Proteins, composed of 20 different amino acids, play crucial roles in various biological processes. The diversity of protein types contributes to the richness of life, with the various combinations of these 20 amino acids at different lengths being the foundation of this diversity. However, many wild-type proteins have issues, such as low expression efficiency and susceptibility to misfolding, making it challenging for humans to utilize them directly. Therefore, certain optimizations are necessary before using wild-type proteins.
To determine the title of our project, we engaged in profound discussions with several professors and students specializing in proteins within our college. For many IGEMers and researchers, using a wild-type protein is almost inescapable. During the process of protein sequence modification, numerous steps are required. Each step has a plethora of web tools, and invoking these tools can be very time-consuming. Our research has shown that while various websites are available, it is difficult to find a platform offering a one-stop service. Therefore, after reviewing the relevant literature, we decided to integrate some well-researched models and create a platform rich in design links and resources, serving as a stepping stone for undergraduates to understand synthetic biology.
To automate protein optimization, we employed EVmutation, an unsupervised protein sequence optimization model. With EVmutation's automated calculations, we can determine whether each mutation at every mutation site is beneficial for protein utilization. Through automated calculations and selections, we can derive an optimized sequence.
Before utilizing the acquired sequences in constructing expression systems, we decided to undertake a series of actions to make the results more user-friendly. To better inform users about which site in the sequence underwent mutation, we use Jalview to display differences between the original and result sequences. Through these efforts, users can obtain comprehensive information about the directed evolution process.
The next step is the construction of the expression system. For this, we've designed a complete toolkit compatible with the most common methods used in laboratories. We first present users with a set of vectors and their information. Once they choose the desired vector, we perform codon optimization to enhance expression efficiency across different biological chassis. We also initiate signal peptide cleavage, ensuring the expressed protein isn't secreted outside the cell. These two steps can increase intracellular protein concentration, benefiting protein purification.

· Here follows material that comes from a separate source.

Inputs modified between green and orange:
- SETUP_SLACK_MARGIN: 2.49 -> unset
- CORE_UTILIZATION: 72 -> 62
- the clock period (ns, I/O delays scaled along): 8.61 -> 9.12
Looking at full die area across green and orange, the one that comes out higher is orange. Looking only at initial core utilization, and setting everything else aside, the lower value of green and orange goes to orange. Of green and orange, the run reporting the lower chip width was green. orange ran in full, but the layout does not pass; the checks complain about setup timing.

Lastly, we introduced an automated primer design process based on commonly used homologous recombination vectors. Using the information we've stored, we can effortlessly design PCR primers for target and vector sequences. With this, we've achieved a comprehensive procedure from protein optimization to expression.
Integrated Full Process & User-friendly Operation:
- Integrated Full Process & User-friendly Operation: Simply input the desired protein, and our tool can handle the entire process from protein optimization to expression system design.
- Provides Abundant Relevant Information: Our tool offers functionalities like mutation site display and structural prediction, allowing users to understand protein optimization from various angles.
- Appealing Interface & User-friendly for Various Skill Levels: Compared to pre-existing tools, our platform offers extensive prompts with a more aesthetically pleasing interface.